Madama de Aristy y las señoritas de Belsunce quedaron entusiasmadas con la condesa. El caballero de Larresore le dedicó unas sonrisas y unas galanterías del más auténtico Versalles.

—Condesa —le decía el caballero de Larresore con un aire inspirado y sentimental—; ¡en qué época nos encontramos! Nosotros, que hemos conocido a María Antonieta en Versalles.

—Yo no, yo no —decía la condesa—, yo no soy tan vieja; entonces era muy pequeña. Yo recuerdo que me puse de largo cuando guillotinaron a Luis XVI.

—Y lo sentiría usted, condesa, como algo atroz.

—Sí; pero teníamos otras muchas cosas en que pensar.

La vieja señora no tenía ninguna simpatía por el caballero de Larresore, porque este siempre le estaba hablando, según ella, de su edad.

—No sé para qué me recuerda este caballero tiempos pasados —decía la condesa—. Es una impertinencia. Otros también tienen años.

Miguel le daba la razón, y le decía:

—Usted siempre parecerá joven, condesa.

Y ella al oírle sonreía entre burlona y satisfecha.

La condesa había llevado una vida accidentada; había conocido el tiempo de Luis XVI y los horrores de la Revolución, el Directorio, el Imperio y la Restauración. Al parecer había sido una mujer muy solicitada por los hombres, y le quedaba la facultad de seducir a la gente sin proponérselo.

A Miguel Aristy le tomó como confidente y le contaba su vida y hasta sus amores.

—Pensar que me han perseguido Mirabeau, Barras, Talleyrand. ¡Uf! ¡Qué cosas ha visto una! ¡Qué horrores! ¡Qué disparates!

Y unía las manos y cerraba los ojos como si sintiera el vértigo con los recuerdos.

Otras veces preguntaba:

—¿Quién fue el que decretó el culto del Ser Supremo? ¿Napoleón? No. Fue el señor de Robespierre. ¿Verdad? Sí, fue el señor de Robespierre. Recuerdo que aquel día tuvimos que vender un traje mío y otro de mi madre para comer. Esto fue cuando la batalla de Waterloo. No… Después… No, no.

La condesa de Tilly no era capaz de detenerse en una cosa o en una idea.

—Perdonadme si digo alguna vez tonterías —decía—. ¡La vida me parece tan larga! Estoy deseando morir. ¿Usted cree que habrá alma, Miguel?

—Sí; supongo que sí.

—¿Pero alma inmortal?

—No sé, eso no sé; ni creo que lo sepa con certeza nadie.

—Sabe usted que yo he sido atea en otra época y que leí libros de Voltaire y de Holbach. ¡Qué horror, verdad!

—Sí, un completo horror.

—Ahora soy completamente creyente, como un niño. ¿Habrá cielo, Miguel? ¿Eh? ¡Si no, qué vamos a hacer en la tierra, en un sitio tan frío, tan húmedo!
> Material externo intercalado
This design comes from an exercise in tuning for small area on the open sky130 flow, not from production work. Only simulation tests tie the RTL to the original design; equivalence was not proved.

==> flow/design.v <==
module bt_bridge (
    input  wire       clk,
    input  wire       rst,
    input  wire       in_valid,
    input  wire [7:0] in_data,
    input  wire       in_last,
    output wire       in_ready,
    output wire       out_valid,
    output wire [7:0] out_data,
    output wire       out_last,
    input  wire       out_ready,
    input  wire       link_open,
    input  wire       link_close,
    input  wire       tick,
    input  wire [7:0] pins,
    output wire       cmd_valid,
    output wire [1:0] cmd_op,
    output wire [7:0] cmd_data,
    input  wire       ev_valid,
    input  wire [1:0] ev_type,
    input  wire [7:0] ev_data,
    output wire       ev_ready,
    input  wire       stop_done,
    output wire       idle
);
    localparam N = 28;
    localparam [3:0] S_IDLE = 4'd0, S_RX = 4'd1, S_DEC = 4'd2, S_TSTW = 4'd3,
                     S_TSTR = 4'd4, S_TW = 4'd5, S_TRA = 4'd6, S_TRD = 4'd7,
                     S_SKIP = 4'd8, S_RESP = 4'd9, S_SEND = 4'd10;
    reg [8*N-1:0] ring;
    reg [4:0] ph, ptr, cnt, rlen;
    reg [5:0] L;                  
    reg [3:0] state;
    reg       gp, rd, ef, tk, stop_pend, link_up, ov;
    reg [3:0] gpio_last;
    reg [7:0] ownseq, obuf;
    wire [7:0] r0 = ring[7:0];
    wire hit = (ph == ptr);
    wire cnt_eq_L = (cnt == L[4:0]);
    wire [4:0] ph_n  = (ph == N-1)  ? 5'd0 : ph + 5'd1;
    wire [4:0] ptr_n = (ptr == N-1) ? 5'd0 : ptr + 5'd1;
    wire [4:0] cnt_n = cnt + 5'd1;
    wire [5:0] L_n   = L + 6'd1;
    wire st_in = !cnt_eq_L && (cnt != 5'd2) && !(cnt == 5'd4 && rd);
    wire in_idle = (state == S_IDLE);
    wire in_rx   = (state == S_RX);
    wire in_tw   = (state == S_TW);
    wire in_tra  = (state == S_TRA);
    wire in_trd  = (state == S_TRD);
    wire in_tstr = (state == S_TSTR);
    wire in_tst  = (state == S_TSTW) || in_tstr;
    assign in_ready = in_idle || (in_rx && (!st_in || hit));
    assign idle     = in_idle;
    assign ev_ready = (in_tw || in_tra || in_trd) && hit;
    wire ev   = ev_valid && ev_ready;
    wire nack = ev_type[1];
    wire tst_skip   = in_tstr ? (cnt == 5'd31) : cnt_eq_L;
    wire start_fire = in_tst && !tst_skip && !stop_pend && (ph == 5'd1);
    wire tx_fire    = in_tw && ev && !nack && !cnt_eq_L;
    wire stop_fire  = ev && ((in_tw && (nack || cnt_eq_L)) ||
                             (in_tra && (nack || cnt == 5'd30)) ||
                             (in_trd && cnt == 5'd29));
    assign cmd_valid = (start_fire || tx_fire || stop_fire) && !rst;
    assign cmd_op    = {stop_fire, tx_fire};
    assign cmd_data  = in_tw ? r0 : {r0[6:0], in_tstr};
    wire we_in = in_rx && in_valid && st_in && hit;
    wire we_ev = in_trd && ev;
    wire [7:0] tail = we_in ? in_data : we_ev ? ev_data : r0;
    wire need_ring = (cnt == 5'd3) || (cnt == 5'd4) || (cnt >= 5'd6);
    wire [7:0] status = {1'b0, ef, 1'b0,
                         gp ? (ef ? 5'd0 : {1'b0, ~pins[3:0]}) : rlen};
    reg  [7:0] src;
    always @(*) begin
        case (cnt)
        5'd1: src = {2'b00, gp, L[4:0]};
        5'd2: src = ownseq;
        5'd3: src = r0 | {8{tk}};
        5'd4: src = {r0[7:5] & {3{~gp}}, r0[4:2] & {3{~tk}}, r0[1] | tk, r0[0] & ~tk};
        5'd5: src = status;
        default: src = r0;
        endcase
    end
    assign out_valid = ov && !rst;
    assign out_data  = obuf;
    assign out_last  = cnt_eq_L;
    always @(posedge clk) begin
        ring <= {tail, ring[8*N-1:8]};
        if (rst) begin
            state     <= S_IDLE;
            ph        <= 5'd0;
            link_up   <= 1'b0;
            ownseq    <= 8'd0;
            gpio_last <= 4'h0;
            stop_pend <= 1'b0;
            ov        <= 1'b0;
        end else begin
            ph <= ph_n;
            if (link_open)  link_up <= 1'b1;
            if (link_close) link_up <= 1'b0;
            if (stop_fire)  stop_pend <= 1'b1;
            else if (stop_done) stop_pend <= 1'b0;
            case (state)
            S_IDLE: begin
                if (in_valid) begin
                    L    <= {1'b0, in_data[4:0] & {5{~(in_data[7] | in_data[6])}}};
                    gp   <= (in_data[7:5] == 3'd1);
                    tk   <= 1'b0;
                    cnt  <= 5'd1;
                    ptr  <= 5'd0;
                    rlen <= 5'd0;
                    state <= in_last ? S_DEC : S_RX;
                end else if (tick && pins[3:0] != gpio_last) begin
                    gpio_last <= pins[3:0];
                    gp <= 1'b1;
                    tk <= 1'b1;
                    ef <= 1'b0;
                    state <= S_RESP;
                end
            end
            S_RX: begin
                if (in_valid && in_ready) begin
                    if (!cnt_eq_L) cnt <= cnt_n;
                    if (st_in) ptr <= ptr_n;
                    if (!cnt_eq_L && cnt == 5'd3) begin
                        rd <= in_data[7];
                        ef <= (in_data[4:0] != 5'd2);
                    end
                    if (!cnt_eq_L && cnt == 5'd4 && rd)
                        rlen <= in_data[4:0];
                    if (in_last) state <= S_DEC;
                end
            end
            S_DEC: begin
                if (!cnt_eq_L || L[4:2] == 3'd0 || (!gp && rd && L[4:0] == 5'd4))
                    state <= S_IDLE;
                else if (gp)
                    state <= S_RESP;
                else begin
                    ef  <= 1'b0;
                    cnt <= rd ? 5'd5 : 5'd4;
                    ptr <= 5'd2;
                    state <= S_TSTW;
                end
            end
            S_TSTW, S_TSTR: begin
                if (tst_skip)
                    state <= in_tstr ? S_RESP : S_SKIP;
                else if (start_fire)
                    state <= in_tstr ? S_TRA : S_TW;
            end
            S_TW: begin
                if (ev) begin
                    if (nack) begin
                        ef <= 1'b1;
                        state <= S_SKIP;
                    end else if (cnt_eq_L) begin
                        state <= S_SKIP;
                    end else begin
                        cnt <= cnt_n;
                        ptr <= ptr_n;
                    end
                end
            end
            S_SKIP: begin
                if (!cnt_eq_L) begin
                    cnt <= cnt_n;
                    ptr <= ptr_n;
                end else if (rd) begin
                    cnt <= ~rlen;
                    state <= S_TSTR;
                end else
                    state <= S_RESP;
            end
            S_TRA: begin
                if (ev) begin
                    if (nack) begin
                        ef   <= 1'b1;
                        rlen <= 5'd0;
                        state <= S_RESP;
                    end else
                        state <= S_TRD;
                end
            end
            S_TRD: begin
                if (ev) begin
                    cnt <= cnt_n;
                    ptr <= ptr_n;
                    L   <= L_n;
                    if (cnt == 5'd30) state <= S_RESP;
                end
            end
            S_RESP: begin
                if (gp)
                    L <= 6'd5;
                else if (!rd)
                    L <= L_n;
                if ((!gp && (L[5] || (!rd && L[4:0] == 5'd31))) || !link_up)
                    state <= S_IDLE;
                else begin
                    cnt <= 5'd1;
                    ptr <= 5'd0;
                    state <= S_SEND;
                end
            end
            S_SEND: begin
                if (!ov) begin
                    if (!need_ring || hit) begin
                        obuf <= src;
                        ov   <= 1'b1;
                        if (need_ring) ptr <= ptr_n;
                    end
                end else if (out_ready) begin
                    ov  <= 1'b0;
                    cnt <= cnt_n;
                    if (cnt_eq_L) begin
                        ownseq <= (ownseq == 8'd254) ? 8'd0 : ownseq + 8'd1;
                        state  <= S_IDLE;
                    end
                end
            end
            default: state <= S_IDLE;
            endcase
        end
    end
endmodule
Settings: LEC_CHECK=0, CAP_MARGIN=20, CORE_MARGIN=2, CORE_UTILIZATION=65, PLACE_DENSITY=0.75, SLEW_MARGIN=20; clock period 10.0 ns.
standard.sh (not shown) runs the stock make flow with config.mk's settings and CLKGATE_MAP_FILE= SYNTH_SCRIPT=/design/flow/synth_recipe.tcl, a recipe that flattens the netlist after the stock synthesis.
==> flow/flow/run.sh <==
#!/bin/bash
# Own layout flow: the standard synthesis, then the combinational logic of
# its netlist re-mapped by an area-oriented ABC script (every register instance
# kept as the standard synthesis made it, same name and cell), then the standard flow's
# standard layout steps, with small (buf_1) port buffers and a lean clock tree.
set -euo pipefail
W=$PWD
R=$W/orfs/results/$FLOW_PLATFORM/bt_bridge/base
LIB=$FLOW_HOME/platforms/$FLOW_PLATFORM/lib/sky130_fd_sc_hd__tt_025C_1v80.lib

# 1. standard synthesis
bash standard.sh synth > $W/run_synth_std.log 2>&1
cp $R/1_2_yosys.v $W/std_synth.v

# 2. re-map the combinational logic
SEQ=$(grep -oE 'sky130_fd_sc_hd__[a-z0-9]*(df|dl)[a-z0-9]*_[0-9]+' $W/std_synth.v | sort -u | tr '\n' ' ')
DU=$(grep -oE 'cell *\( *"?sky130_fd_sc_hd__(lpflow|probe)[a-z0-9_]*' $LIB | sed -E 's/cell *\( *"?//' | sort -u | sed 's/^/-dont_use /' | tr '\n' ' ')
cat > $W/resyn.ys <<EOT
read_liberty -ignore_miss_func $LIB
read_verilog $W/std_synth.v
hierarchy -top $FLOW_TOP
setattr -mod -set keep_hierarchy 1 $SEQ
flatten
opt_clean -purge
stat
abc -liberty $LIB $DU -script $W/flow/resyn.abc
opt_clean -purge
select $FLOW_TOP
stat -liberty $LIB
write_verilog -noattr -nohex -nodec -selected $W/resyn.v
EOT
yosys -s $W/resyn.ys > $W/run_resyn.log 2>&1
n0=$(grep -cE '^\s*sky130_fd_sc_hd__[a-z0-9]*(df|dl)' $W/std_synth.v)
n1=$(grep -cE '^\s*sky130_fd_sc_hd__[a-z0-9]*(df|dl)' $W/resyn.v)
echo "registers: standard $n0, re-mapped $n1" >> $W/run_resyn.log
if [[ "$n0" == "$n1" ]]; then
  cp $W/resyn.v $R/1_2_yosys.v
  rm -f $R/1_synth.odb $R/1_synth.sdc
  bash standard.sh synth > $W/run_synth_odb.log 2>&1
fi

# 3. standard layout, with buf_1 port buffers and a clock tree of small
#    buffers without dummy loads
export BUFFER_PORTS_ARGS="-buffer_cell sky130_fd_sc_hd__buf_1"
export CTS_ARGS="$(cat $W/flow/cts_args)"
bash standard.sh > $W/run_layout.log 2>&1
==> flow/flow/cts_args <==
-sink_clustering_enable -repair_clock_nets -buf_list sky130_fd_sc_hd__clkbuf_4 -sink_clustering_size 11 -sink_clustering_max_diameter 30 -dont_use_dummy_load
==> flow/flow/resyn.abc <==
strash
&get -n
&deepsyn -T 30
&dch -f
&nf -R 1000
&put
Rerun with:
==> flow/flow/cts_args (replaced) <==
-sink_clustering_enable -repair_clock_nets -buf_list sky130_fd_sc_hd__clkbuf_2 -sink_clustering_size 7 -sink_clustering_max_diameter 30 -dont_use_dummy_load
Settings changed: CORE_UTILIZATION 65 to 40, PLACE_DENSITY 0.75 to not set.
What happened: Worst setup slack loses 0.11 ns. Final area grows slightly. Global-route usage drops by 10 points. Register-to-register slack loses 0.24 ns.

## afterwards: timing with drivers on the ports
In the flow no input, the clock included, has a driving cell. The finished layouts below were timed again as built, in two steps. Step 1 (the two cells are an assumption about what drives the block):
set clk [get_ports {clk}]
set_driving_cell -lib_cell sky130_fd_sc_hd__clkbuf_16 $clk
set_driving_cell -lib_cell sky130_fd_sc_hd__buf_2 [delete_from_list [all_inputs] $clk]
Step 2 adds t to the input delays and takes it off the output delays; t is the mean of the earliest and latest rising clock arrival at the registers after step 1. Input paths then give back, and output paths get back, about the clock's delay inside the block. Slacks: ideal ports / drivers / drivers and shift; pairs: ideal ports / drivers.
| run | shift t [ns] | setup WS [ns] | worst setup path after step 2 | worst register clock-pin slew, ns | cell pins on the clock port's net |
|---|---|---|---|---|---|
| the first run | 0.597 | 4.914 / 4.895 / 4.895 | input to output | 0.11 / 0.11 | 1 |
| the second run | 0.758 | 4.800 / 4.761 / 4.876 | input to output | 0.12 / 0.12 | 1 |
After both steps setup and hold are still met in every run listed. For the first run, which loses most, drivers alone change the setup slack by -0.019 ns; drivers and shift together by -0.019 ns.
—No sé qué podremos hacer. La tierra es cosa poco cómoda, indudablemente.

Margarita iba con frecuencia a Gastizar y trataba a su abuela como a una niña; le acostaba y le reñía.

Se fijó el día de la boda de Margarita para mayo. La ceremonia se verificó con gran rumbo. La condesa de Tilly se presentó ante el altar vestida de color de rosa y llena de joyas, y estaba tan bien con sus cabellos blancos y sus ojos azules, que produjo el entusiasmo de todos.

Al salir de la iglesia había dos coches en la carretera; en uno entraron Sampau y Margarita, en el otro, la condesa de Tilly con su criada vieja de cofia blanca.

Larresore y Miguel besaron la mano de la condesa.

—¡Qué lástima que sea tan vieja, Miguel! —exclamó ella, con los ojos azules llenos de lágrimas.

—Siempre será usted encantadora —contestó él, besándole la mano.

Y los dos coches tomaron el camino de Bayona, llevando uno la juventud y el amor, el otro la vejez y los desengaños.